Monday, May 02, 2005

IF You Love Me

Sunday, May 1, 2005
Easter 6
Jerusalem Baptist Church, Emmerton VA
John 14:15-21

15 ’If you love me, you will keep my commandments. 16And I will ask the Father, and he will give you another Advocate, to be with you forever. 17This is the Spirit of truth, whom the world cannot receive, because it neither sees him nor knows him. You know him, because he abides with you, and he will be in you. 18 ’I will not leave you orphaned; I am coming to you. 19In a little while the world will no longer see me, but you will see me; because I live, you also will live. 20On that day you will know that I am in my Father, and you in me, and I in you. 21They who have my commandments and keep them are those who love me; and those who love me will be loved by my Father, and I will love them and reveal myself to them.’

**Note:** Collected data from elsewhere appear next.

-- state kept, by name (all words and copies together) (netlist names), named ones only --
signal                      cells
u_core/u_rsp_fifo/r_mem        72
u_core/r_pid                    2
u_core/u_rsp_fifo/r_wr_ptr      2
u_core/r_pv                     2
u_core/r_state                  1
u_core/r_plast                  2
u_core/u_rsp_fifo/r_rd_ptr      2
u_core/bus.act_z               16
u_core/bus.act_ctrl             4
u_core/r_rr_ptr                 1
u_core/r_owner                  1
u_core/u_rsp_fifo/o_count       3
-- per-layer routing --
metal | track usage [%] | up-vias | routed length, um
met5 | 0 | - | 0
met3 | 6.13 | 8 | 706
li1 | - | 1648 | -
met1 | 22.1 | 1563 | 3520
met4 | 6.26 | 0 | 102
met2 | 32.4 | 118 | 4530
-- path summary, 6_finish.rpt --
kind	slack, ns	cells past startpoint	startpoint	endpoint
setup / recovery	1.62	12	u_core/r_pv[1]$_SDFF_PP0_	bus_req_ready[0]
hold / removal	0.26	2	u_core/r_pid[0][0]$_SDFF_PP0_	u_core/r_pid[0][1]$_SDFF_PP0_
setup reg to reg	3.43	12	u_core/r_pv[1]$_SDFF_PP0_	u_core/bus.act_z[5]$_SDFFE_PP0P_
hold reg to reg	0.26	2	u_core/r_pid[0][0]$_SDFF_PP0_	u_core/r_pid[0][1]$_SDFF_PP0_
**src/rtl/scaler_job_ctrl_pkg.sv**
```systemverilog
// Shared mode codes, FSM state encoding and framebuffer geometry defaults
// for the scaler job controller and its clear generator.
package scaler_job_ctrl_pkg;

  localparam logic [1:0] MODE_REP = 2'b00;
  localparam logic [1:0] MODE_DEC = 2'b01;
  localparam logic [1:0] MODE_NN  = 2'b10;
  localparam logic [1:0] MODE_AVG = 2'b11;

  localparam int FB_WORDS_DEF = 76800;
  localparam int ADDR_W_DEF   = 19;

  typedef enum logic [2:0] {
    ST_IDLE  = 3'd0,
    ST_CLEAR = 3'd1,
    ST_ARM   = 3'd2,
    ST_RUN   = 3'd3,
    ST_FIN   = 3'd4,
    ST_ERR   = 3'd5
  } state_e;

endpackage

```
**src/rtl/scaler_job_ctrl_fb_clear_gen.sv**
```systemverilog
// Framebuffer clear address/write-enable generator: start loads address 0, one write per cycle,
// registered outputs, stops itself after the last word; stop_i kills the sweep the next cycle.
module fb_clear_gen
  import scaler_job_ctrl_pkg::*;
#(
  parameter int FB_WORDS = FB_WORDS_DEF,
  parameter int ADDR_W   = ADDR_W_DEF
) (
  input  logic              clk_i,
  input  logic              rst_ni,
  input  logic              start_i,
  input  logic              stop_i,
  output logic [ADDR_W-1:0] addr_o,
  output logic              wren_o,
  output logic              last_o
);

  localparam logic [ADDR_W-1:0] LAST_ADDR = ADDR_W'(FB_WORDS - 1);

  logic [ADDR_W-1:0] addr_q, addr_d;
  logic              wren_q, wren_d;

  always_comb begin
    addr_d = addr_q;
    wren_d = wren_q;
    if (start_i) begin
      addr_d = '0;
      wren_d = 1'b1;
    end else if (stop_i) begin
      wren_d = 1'b0;
    end else if (wren_q) begin
      // The address parks on the last word rather than wrapping.
      if (addr_q == LAST_ADDR) begin
        wren_d = 1'b0;
      end else begin
        addr_d = addr_q + ADDR_W'(1);
      end
    end
  end

  always_ff @(posedge clk_i or negedge rst_ni) begin
    if (!rst_ni) begin
      addr_q <= '0;
      wren_q <= 1'b0;
    end else begin
      addr_q <= addr_d;
      wren_q <= wren_d;
    end
  end

  assign addr_o = addr_q;
  assign wren_o = wren_q;
  assign last_o = wren_q && (addr_q == LAST_ADDR);

endmodule

```
**src/rtl/scaler_job_ctrl.sv**
```systemverilog
// Scaler job sequencer: IDLE -> CLEAR -> ARM -> RUN -> FIN/ERR; all outputs registered (one cycle
// from decision to output); start is ignored while a job is active, a select change aborts it.
module scaler_job_ctrl
  import scaler_job_ctrl_pkg::*;
#(
  parameter int         FB_WORDS   = FB_WORDS_DEF,
  parameter int         ADDR_W     = ADDR_W_DEF,
  parameter logic [7:0] CLR_VALUE  = 8'h00,
  parameter int         ARM_CYCLES = 2,
  parameter int         TIMEOUT    = 200000,
  parameter logic [3:0] MODE_MASK  = 4'b0011
) (
  input  logic              clk_i,
  input  logic              rst_ni,
  input  logic              start_i,
  input  logic [1:0]        seletor_i,
  input  logic              eng_done_i,
  output logic [1:0]        eng_sel_o,
  output logic              eng_reset_o,
  output logic              ram_owner_o,
  output logic [ADDR_W-1:0] clr_addr_o,
  output logic [7:0]        clr_data_o,
  output logic              clr_wren_o,
  output logic              busy_o,
  output logic              done_o,
  output logic              err_o
);

  localparam int               ARM_W    = $clog2(ARM_CYCLES + 1);
  localparam logic [ARM_W-1:0] ARM_LAST = ARM_W'(ARM_CYCLES - 1);
  localparam int               TMO_W    = $clog2(TIMEOUT);
  localparam logic [TMO_W-1:0] TMO_LAST = TMO_W'(TIMEOUT - 1);

  state_e           state_q, state_d;
  logic [1:0]       eng_sel_q, eng_sel_d;
  logic             eng_reset_q, eng_reset_d;
  logic             ram_owner_q, ram_owner_d;
  logic             busy_q, busy_d;
  logic             done_q, done_d;
  logic             err_q, err_d;
  logic [ARM_W-1:0] arm_cnt_q, arm_cnt_d;
  logic [TMO_W-1:0] tmo_cnt_q, tmo_cnt_d;

  logic clr_start, clr_stop, clr_last, active, abort;

  fb_clear_gen #(
    .FB_WORDS (FB_WORDS),
    .ADDR_W   (ADDR_W)
  ) u_clear (
    .clk_i   (clk_i),
    .rst_ni  (rst_ni),
    .start_i (clr_start),
    .stop_i  (clr_stop),
    .addr_o  (clr_addr_o),
    .wren_o  (clr_wren_o),
    .last_o  (clr_last)
  );

  assign active = (state_q == ST_CLEAR) || (state_q == ST_ARM) || (state_q == ST_RUN);
  assign abort  = active && (seletor_i != eng_sel_q);

  always_comb begin
    state_d     = state_q;
    eng_sel_d   = eng_sel_q;
    eng_reset_d = eng_reset_q;
    ram_owner_d = ram_owner_q;
    busy_d      = busy_q;
    done_d      = 1'b0;
    err_d       = err_q;
    arm_cnt_d   = arm_cnt_q;
    tmo_cnt_d   = tmo_cnt_q;
    clr_start   = 1'b0;
    clr_stop    = 1'b0;

    if (abort) begin
      state_d     = ST_IDLE;
      eng_reset_d = 1'b0;
      ram_owner_d = 1'b0;
      busy_d      = 1'b0;
      err_d       = 1'b0;
      clr_stop    = 1'b1;
    end else begin
      unique case (state_q)
        ST_IDLE: begin
          if (start_i) begin
            eng_sel_d = seletor_i;
            if (MODE_MASK[seletor_i]) begin
              state_d     = ST_CLEAR;
              err_d       = 1'b0;
              busy_d      = 1'b1;
              ram_owner_d = 1'b0;
              clr_start   = 1'b1;
            end else begin
              state_d     = ST_ERR;
              err_d       = 1'b1;
              eng_reset_d = 1'b0;
              ram_owner_d = 1'b0;
            end
          end
        end
        ST_CLEAR: begin
          if (clr_last) begin
            state_d     = ST_ARM;
            eng_reset_d = 1'b0;
            arm_cnt_d   = '0;
          end
        end
        ST_ARM: begin
          if (arm_cnt_q == ARM_LAST) begin
            state_d     = ST_RUN;
            eng_reset_d = 1'b1;
            ram_owner_d = 1'b1;
            tmo_cnt_d   = '0;
          end else begin
            arm_cnt_d = arm_cnt_q + ARM_W'(1);
          end
        end
        ST_RUN: begin
          // A done flag left over from the previous job is masked on the first RUN cycle.
          if (eng_done_i && (tmo_cnt_q != '0)) begin
            state_d = ST_FIN;
            done_d  = 1'b1;
            busy_d  = 1'b0;
          end else if (tmo_cnt_q == TMO_LAST) begin
            state_d     = ST_ERR;
            err_d       = 1'b1;
            eng_reset_d = 1'b0;
            ram_owner_d = 1'b0;
            busy_d      = 1'b0;
          end else begin
            tmo_cnt_d = tmo_cnt_q + TMO_W'(1);
          end
        end
        ST_FIN:  state_d = ST_IDLE;
        ST_ERR:  state_d = ST_IDLE;
        default: state_d = ST_IDLE;
      endcase
    end
  end

  always_ff @(posedge clk_i or negedge rst_ni) begin
    if (!rst_ni) begin
      state_q     <= ST_IDLE;
      eng_sel_q   <= 2'b00;
      eng_reset_q <= 1'b0;
      ram_owner_q <= 1'b0;
      busy_q      <= 1'b0;
      done_q      <= 1'b0;
      err_q       <= 1'b0;
      arm_cnt_q   <= '0;
      tmo_cnt_q   <= '0;
    end else begin
      state_q     <= state_d;
      eng_sel_q   <= eng_sel_d;
      eng_reset_q <= eng_reset_d;
      ram_owner_q <= ram_owner_d;
      busy_q      <= busy_d;
      done_q      <= done_d;
      err_q       <= err_d;
      arm_cnt_q   <= arm_cnt_d;
      tmo_cnt_q   <= tmo_cnt_d;
    end
  end

  assign eng_sel_o   = eng_sel_q;
  assign eng_reset_o = eng_reset_q;
  assign ram_owner_o = ram_owner_q;
  assign clr_data_o  = CLR_VALUE;
  assign busy_o      = busy_q;
  assign done_o      = done_q;
  assign err_o       = err_q;

endmodule

```
**config.mk**
```make
export PLATFORM = sky130hd
export DESIGN_NAME = scaler_job_ctrl
export DESIGN_NICKNAME = d
export VERILOG_FILES = /design/src/rtl/scaler_job_ctrl_pkg.sv /design/src/rtl/scaler_job_ctrl_fb_clear_gen.sv /design/src/rtl/scaler_job_ctrl.sv
export SDC_FILE = /design/constraint.sdc
export NUM_CORES = 1
export LEC_CHECK = 0
export BUFFER_PORTS_ARGS = -buffer_cell sky130_fd_sc_hd__buf_2
export CORE_MARGIN = 3
export CORE_UTILIZATION = 52
export CTS_CLUSTER_DIAMETER = 150
export DETAILED_ROUTE_END_ITERATION = 12
export PLACE_DENSITY = 0.83
export SLEW_MARGIN = 20
export SYNTH_ARGS = -nofsm -noshare
export SYNTH_HDL_FRONTEND = slang
export SYNTH_SLANG_ARGS = --single-unit
```
**constraint.sdc**
```tcl
create_clock -name clk_i -period 2.3 [get_ports clk_i]
set_clock_uncertainty 0.2 [all_clocks]
set_input_delay 0.115 -clock clk_i [delete_from_list [all_inputs] [get_ports clk_i]]
set_output_delay 0.115 -clock clk_i [all_outputs]
set_load 0.02 [all_outputs]
```
Yosys cells after proc, flatten, opt, wreduce, memory -nomap -nowiden

Index checks and enable logic that the tools add are counted.
Widths: inputs -> output; s select.

Register bits after elaboration: 50
Input bits: 6
Output and inout bits: 35
Logic and storage cells: 115

Add/sub/neg operators: 3
Order comparisons: 1
Equality and inequality tests: 22
Mux-type cells: 55
Bitwise gates (word level): 1
Reduce and logical (&&, ||, !) cells: 22

Operators with widths:

| cell                  | number |
|---|---|
| $mux 19               | 4 |
| $mux 18               | 3 |
| $pmux 18 s2           | 1 |
| $mux 1                | 31 |
| $mux 3                | 7 |
| $add 19x1->19 const B | 1 |
| $eq 19x17->1 const B  | 1 |
| $add 18x1->18 const B | 1 |
| $eq 18x18->1 const B  | 1 |
| $reduce_bool 18->1    | 1 |
| $reduce_and 4->1      | 4 |
| $ne 3x3->1 const B    | 5 |
| $ne 2x2->1 const B    | 6 |
| $pmux 3 s4            | 1 |
| $reduce_and 5->1      | 2 |
| $reduce_and 7->1      | 1 |
| $eq 3x2->1 const B    | 2 |
| $ne 3x2->1 const B    | 2 |
| $reduce_and 3->1      | 2 |
| $reduce_bool 2->1     | 3 |
| $reduce_bool 5->1     | 1 |
| $mux 2                | 2 |
| $ne 4x2->1 const B    | 1 |
| $pmux 1 s2            | 2 |
| other kinds (16)      | 19 |

Longest topological paths before layout

Gate-level depths: netlist of the first run.

Word-level depth: 8
Depth in mapped cells: 10
Gate-level depth less buffers: 8

Hierarchy

A second synthesis of the first run with hierarchy kept.

Cells, all modules: 323
Area total of the unflattened synthesis: 2966.6 um^2

Modules (own cells, without submodules):

| module          | times used | cells an instance | area each (um^2) | sequential area each (um^2) |
|---|---|---|---|---|
| scaler_job_ctrl | 1          | 212               | 1880.6           | 750.7 |
| fb_clear_gen    | 1          | 111               | 1086.0           | 500.5 |

Worst setup path after synthesis of the first run

No wires, ideal clock.

Path type: flip-flop to flip-flop
Start: reg u_clear.addr_q[2], in the netlist u_clear.addr_o[2]
End: reg arm_cnt_q[1]
Library setup time: 125 ps
Arrival: 1993 ps
Required time: 1975 ps
Path slack: -18 ps
Stages on the path, launching flop included: 8
Buffers on the path: 1
Period minus slack after synthesis: 2318 ps
Cell sequence: dfrtp_1 and4_1 clkbuf_2 and4_1 nand4_1 or2_2 a21oi_1 mux2_2

Cells in the longest elaborated chain, start to end: 4

RTL lines:

| item                              | line                               | source |
|---|---|---|
| start, declared                   | scaler_job_ctrl_fb_clear_gen.sv:20 | `logic [ADDR_W-1:0] addr_q, addr_d;` |
| start signal, assigned            | scaler_job_ctrl_fb_clear_gen.sv:46 | `addr_q <= addr_d;` |
| $eq 19x17->1                      | scaler_job_ctrl_fb_clear_gen.sv:53 | `assign last_o = wren_q && (addr_q == LAST_ADDR);` |
| $logic_and 1x1->1                 | scaler_job_ctrl_fb_clear_gen.sv:53 |  |
| $ne 2x2->1 (no source line)       | n/a                                |  |
| $reduce_and 4->1 (no source line) | n/a                                |  |
| end signal, assigned              | scaler_job_ctrl.sv:160             | `arm_cnt_q <= arm_cnt_d;` |
| end, declared                     | scaler_job_ctrl.sv:41              | `logic [ARM_W-1:0] arm_cnt_q, arm_cnt_d;` |

No other way between the ends.
A chain may end at the register's enable or synchronous reset.

Final worst setup path of the first run

Start: reg eng_sel_q[1], in the netlist eng_sel_o[1]
End: reg tmo_cnt_q[12]

Cells in the longest elaborated chain, start to end: 4

RTL lines:

| item                              | line                   | source |
|---|---|---|
| start, declared                   | scaler_job_ctrl.sv:35  | `logic [1:0] eng_sel_q, eng_sel_d;` |
| start signal, assigned            | scaler_job_ctrl.sv:154 | `eng_sel_q <= eng_sel_d;` |
| $ne 2x2->1                        | scaler_job_ctrl.sv:60  | `assign abort = active && (seletor_i != eng_sel_q);` |
| $logic_and 1x1->1                 | scaler_job_ctrl.sv:60  |  |
| $not 1->1 (no source line)        | n/a                    |  |
| $reduce_and 5->1 (no source line) | n/a                    |  |
| end signal, assigned              | scaler_job_ctrl.sv:161 | `tmo_cnt_q <= tmo_cnt_d;` |
| end, declared                     | scaler_job_ctrl.sv:42  | `logic [TMO_W-1:0] tmo_cnt_q, tmo_cnt_d;` |

No other way between the ends.

==> results of run 1 <==
[worst max-delay path: stages, from the launching register on]
cell	delay, ns
dfrtp_2	0.45
xor2_2	0.17
nor4_4	0.37
o31a_1	0.36
nand2_4	0.11
or4_1	0.47
o21ai_1	0.13
[routing by layer]
| layer | global-route usage, % | up-vias | part of all wire (%) |
|---|---|---|---|
| met2 | 39.4 | 134 | 49 |
| met5 | 0 | - | 0 |
| met4 | 8.78 | 0 | 2.2 |
| met3 | 5.48 | 24 | 6.7 |
| li1 | - | 1333 | - |
| met1 | 30.3 | 1373 | 42 |
[layout make-up]
class,instances,share of cell area [%]
multi-input combinational,254,44.7
inverter,10,1.02
sequential,50,34.1
clock inverter,1,0.204
timing repair buffer,85,15.6
tap,70,2.38
clock buffer,7,2.07
[sequential cells by signal, summed over array words and instances (netlist names)]
| register | flops |
|---|---|
| arm_cnt_q | 2 |
| busy_o | 1 |
| done_o | 1 |
| eng_reset_o | 1 |
| eng_sel_o | 2 |
| err_o | 1 |
| ram_owner_o | 1 |
| state_q | 3 |
| tmo_cnt_q | 18 |
| u_clear.addr_o | 19 |
| u_clear.wren_o | 1 |
[synth_stat cells, drive strengths merged (2+ instances only)]
cell / count / share of area (%)
or4: 4 / 1.0
or2: 3 / 0.63
and2: 2 / 0.42
or3: 6 / 1.3
ha: 4 / 1.7
nand3: 19 / 3.2
inv: 10 / 1.3
o21ai: 16 / 3.1
buf: 14 / 3.8
mux2i: 3 / 1.0
a31oi: 3 / 0.63
a21oi: 11 / 1.9
a41oi: 2 / 0.59
nor4b: 2 / 0.59
nor4: 7 / 2.5
xor2: 3 / 1.1
a22o: 4 / 1.2
o41ai: 4 / 1.2
nand2b: 3 / 0.63
nor2: 39 / 4.9
nand2: 31 / 4.0
and3: 5 / 1.1
mux2: 3 / 1.1
dfrtp: 50 / 42
xnor2: 16 / 4.7
o31ai: 3 / 0.76
clkbuf: 9 / 1.2
nor3: 17 / 2.9
o211ai: 9 / 2.3
nand4: 7 / 1.5
and4: 3 / 0.89
[kinds of logic (layout without fill, tap and decap cells)]
group                    Yosys count  count (layout)  share of synthesized area [%]
AND/OR/NAND/NOR                  152             153                           26.7
AO/OA/AOI/OAI                     64              64                           15.0
flip-flops                        50              50                           42.2
buffers and inverters             33             103                           6.29
XOR/XNOR                          19              19                           5.87
multiplexers                       6               6                           2.15
adder cells (fa/ha/maj)            4               4                           1.69
other                              1               8                          0.126
[worst max-delay path by stage]
stage / to / cells after the start / slack, ns
6_report: tmo_cnt_q[12] / 6 / -0.05
2_1_floorplan: arm_cnt_q[1] / 7 / 0.02
5_1_grt: tmo_cnt_q[12] / 6 / -0.12
3_5_place_dp: tmo_cnt_q[7] / 8 / -0.09
3_3_place_gp: tmo_cnt_q[7] / 8 / -0.006
4_1_cts: tmo_cnt_q[17] / 7 / -0.005
[through the flow]
stage	hold WS, ns	worst slack (ns)	util [%]	cell area [um2]	power [W]
6_report	0.107	-0.0462	69.5	3680	0.00243
5_1_grt	0.112	-0.124	69.5	3680	0.00257
4_1_cts	0.108	-0.00466	67.2	3560	0.00240
3_5_place_dp	0.0611	-0.0930	64.7	3430	0.00187
3_3_place_gp	0.0601	-0.00637	64.7	3430	0.00184
2_1_floorplan	-0.381	0.0171	-	2990	0.00159
[power by group through the flow]
| stage | Clock, W | Combinational (W) | Sequential (W) |
|---|---|---|---|
| detailed placement | 0 | 0.000799 | 0.00107 |
| global placement | 0 | 0.000776 | 0.00106 |
| CTS | 0.000536 | 0.000807 | 0.00105 |
| finish | 0.000525 | 0.000845 | 0.00106 |
| floorplan | 0 | 0.000438 | 0.00115 |
| global route | 0.000583 | 0.000921 | 0.00107 |
[timing repair]
action | in CTS | in global routing
hold endpoints to repair | 55 | 0
cloned | 0 | 1
setup buffers | 0 | 5
pin swaps | 0 | 7
hold buffers | 4 | 0
setup endpoints to repair | 17 | 22
gates resized for setup | 2 | 23
==> results.ini, run 1 <==
[worst_setup_path]
worstPathRequired_ns=2.34
r2r_start=eng_sel_o[1]
crit_path_max_fanout=5
arrival_ns=2.39
reg2reg_slack_ns=-0.05
r2r_end=tmo_cnt_q[12]
worst_setup_path_end_kind=flop
cp-startpoint=eng_sel_o[1]
r2r_cells=6
path_class=flop to flop
cp-start-kind=flop

[die]
dieWidth_um=81.5
initial_utilization_pct=55.9
die_h_um=81.5
num_io_pins=41
core_mm2=0.00530
rows=26
dieArea_mm2=0.00664

[pwr]
p_seq_share_pct=43.6
powerDensity_mw_per_mm2=659
ir_worst_vdd_mv=0.586
p_sw_share_pct=38.1
power.switching_w=0.000925
p_leak_nw=1.67
combinationalPowerShare_pct=34.8
intPower_w=0.00150
power_frac_clock_pct=21.6

[route]
drt_first_pass_iters=5
via_count=2864
drt-total-wl_um=7690
drc=0
drt-initial-drc-count=153
via_per_inst=6.00
wire_per_inst_um=16.1
antenna_left=0

[final_layout]
drive_gt1_share_pct=29.7
final_cells=477
final_cell_mix=buf_4, dfrtp_1, nor2_1
fillers=388
areaGrowthSynthToFinish_pct=24.3
ff_latch_area_mm2=0.00126
multiInputGateArea_mm2=0.00165
final_common_cell=buf_4
diodes=0
final_nets=416

[logic_synthesis]
synth-seq-area-share_pct=42.2
synthCells=329
synth_flop_cell=dfrtp_1
mappedNetlistArea_mm2=0.00297
synth-async-reset-ratio_pct=100
ys_ff_latch=50
synth_warnings=0
synth_area_per_cell_um2=9.01
yosysUniqueCellTypes=57
synth_edf_count=0

[timing]
min_period_ns=2.35
hold_viol_final=0
maxSlewViolCount=0
worstMarginPinSlew_ns=0.635
setup_tns_ns=-0.114
slew_headroom_pct=57.7
fin_ws_ns=-0.0462
finalSetupViolations=6
fmax_ghz=0.426
timing.final.crit_share_pct=102
rsz0062_at_grt=yes

[run_status]
status=finished, violations left
violations=setup timing

[clocking]
clk_latency_ns=0.32
root_buffer=clkbuf_8
cts.htree.levels=2
cts_num_sinks=50
cts_tree=done
cts_buffer_depth=2
clk_pin_slew_ns=0.10
numCtsBuffers=5

[worst_hold_path]
min_path_type=primary input to flop
hold_end=eng_sel_o[0]
worstHoldStart=seletor_i[0]
hold_depth=2

[global_route]
grt_use_total_pct=23.8
antenna_found_initial=0
grt_pass1_wl_um=12300
grt_max_degree=51
overflow=0
grt_pass1_vias=2651

[placed_design]
gp_congestion=0.940
place_inst=460
hpwl_um=5200
port_buffers=32

[flow_run]
drv_cap=0

(Power assumes the default switching activity.)
==> run 2: changes to the inputs <==
--- a/config.mk
+++ b/config.mk
@@ -14,4 +14,5 @@
 export SLEW_MARGIN = 20
 export SYNTH_ARGS = -nofsm -noshare
 export SYNTH_HDL_FRONTEND = slang
+export SYNTH_HIERARCHICAL = 1
 export SYNTH_SLANG_ARGS = --single-unit
==> run 2 against run 1 <==
Effect of this change: the run now ends clean; largest power group unchanged; setup slack improved by 0.063 ns; register-to-register slack improved by 0.06 ns; final area rose by 0.85%; final cell count fell by 2.3%; clock power fell by 7.6%; sequential share of layout area fell by 0.39 points; sequential power rose by 4%; combinational power rose by 5.1%.
==> results.ini, run 2 <==
[logic_synthesis]
mappedNetlistArea_mm2=0.00297
synth-async-reset-ratio_pct=100
synth_flop_cell=dfrtp_1
synth_warnings=6
synth-seq-area-share_pct=42.2
synth_edf_count=0
yosys.area_share.simple_pct=25.3
ys_ff_latch=50
synth.mux.area_fraction_pct=2.19
synth.top_cells.by_count=dfrtp_1, nor2_1, a31oi_1, nand2_1, inv_1
synth_compound_area_share_pct=17.0
synth-adder-area-share_pct=1.69
synth_top_area_cell=dfrtp_1
yosysUniqueCellTypes=61
yosys.cell_count.top_type=dfrtp_1
synth_top_family_by_area=simple AND/OR/NAND/NOR gates
synthCells=323
synth.area.top_cells=dfrtp_1, a31oi_1, nor2_1, xnor2_1, nand2_1
synth_top_area_share_pct=42.2
synth_xor_xnor_area_share_pct=5.02
synth_area_per_cell_um2=9.18

[pwr]
combinationalPowerShare_pct=35.9
p_leak_nw=1.65
intPower_w=0.00159
p_sw_share_pct=35.9
p_seq_share_pct=44.5
power_frac_clock_pct=19.6
ir_worst_vdd_mv=0.569
power.switching_w=0.000889
powerDensity_mw_per_mm2=666

[run_status]
status=complete, no violations

[worst_setup_path]
worst-path-buf-inv=0
path_class=flop to flop
critPathTopFamily=simple AND/OR/NAND/NOR gates
slowest_stage=or4_4
arrival_ns=2.31
crit_path_max_fanout=9
path_cells=or4_4 -> o31a_4 -> or4_4 -> o211ai_2
critPathMostFrequentCell=or4_4
cp-startpoint=tmo_cnt_q[11]
cp-start-kind=flop
max_stage_delay_ns=0.58
r2r_start=tmo_cnt_q[11]
worst_setup_path_end_kind=flop
worstPathRequired_ns=2.33

[die]
initial_utilization_pct=55.9
die_h_um=81.5
dieArea_mm2=0.00665
num_io_pins=41
dieWidth_um=81.5
core_mm2=0.00530
rows=26

[final_layout]
final_cell_mix=dfrtp_1, buf_4, nor2_1
fillers=413
multiInputGateArea_mm2=0.00170
drive_gt1_share_pct=29.8
final_common_cell=dfrtp_1
largest_reg_flops=19
areaGrowthSynthToFinish_pct=25.3
ff_latch_area_mm2=0.00125
diodes=0
final_util_pct=70.1
final_nets=406
final_cells=466

[global_route]
grt_pass1_vias=2565
overflow=0
grt_pass1_wl_um=12100
grt_use_total_pct=23.2
antenna_found_initial=0
grt_max_degree=33

[route]
via_per_inst=6.14
via_count=2860
drt-total-wl_um=7630
drc=0
antenna_left=0
drt_first_pass_iters=6
wire_per_inst_um=16.4
drt-initial-drc-count=137

[clocking]
numCtsBuffers=5
root_buffer=clkbuf_8
clk_pin_slew_ns=0.09
cts.htree.levels=2
cts_num_sinks=50
clk_latency_ns=0.30
cts_tree=done
cts_buffer_depth=2

[timing]
finalSetupViolations=0
hold_viol_final=0
timing.final.crit_share_pct=99.3
maxSlewViolCount=0
fmax_ghz=0.438
min_period_ns=2.28

[worst_hold_path]
worstHoldStart=seletor_i[1]
min_path_type=primary input to flop

[flow_run]
drv_cap=0

[placed_design]
gp_congestion=0.924
port_buffers=32
place_inst=453
hpwl_um=5220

The setting is in the hospital room where Debra Winger’s character, Emma, will soon be dying. The father, Flap, played by Jeff Daniels, brings the three children in for one last goodbye time with their mommy. The daughter, Melanie, is barely a toddler, so there’s no real understanding of what is about to happen to her. The younger son, Teddy, is probably 6 or 7, maybe a little older, and all he can do is cry. The oldest son, Tommy, is supposed to be maybe 10 or 11 years old. He is old enough to understand, old enough to hurt, and old enough to be angry.

What makes movies so compelling, I’ve come to understand, is the luxury of time and thought. Events are scripted, scenes are thought out and measured, each word weighed and pondered. The result is a portrayal of a life we WISH we could live. I don’t mean that we wish we experienced or had everything we see on the big screen or watch when we pop in a video tape or a DVD, but it is in the fullness of the thoughts expressed in supposed times of tragedy, stress, or calamity that we wish we could live. It’s the sense of “I wish I had thought to say something like that in … such-and-such a situation” … or … “why didn’t THAT come out of my mouth instead of the blank stare they SAW?” Emma, after saying goodbye to Melanie and Teddy, asks Tommy to stay behind. The younger children have both had their cry, Melanie cried mainly because Teddy was crying, but Tommy stood back, sullen, silent and withdrawn. When they are alone Emma starts to talk to her son, and it is one of those speeches that you rarely get to hear in real life, unless you happen to be very lucky, or very blessed. She speaks to him in a straightforward, reasonable tone of voice, and quickly lets him know that she realizes exactly what he is feeling and why he is feeling like that, and tells him that it’s okay to feel that way, that even though he is probably going to hate her for dying for a long time, he needs to know that it doesn’t change the fact that, HOWEVER he feels toward her, she will always, always love him. To be honest, I don’t remember if he breaks down and cries and falls on her bed hugging her or if I just remember that in my head, and he actually just stands there and looks at her in that somewhat coolly dispassionate way young boys have sometimes.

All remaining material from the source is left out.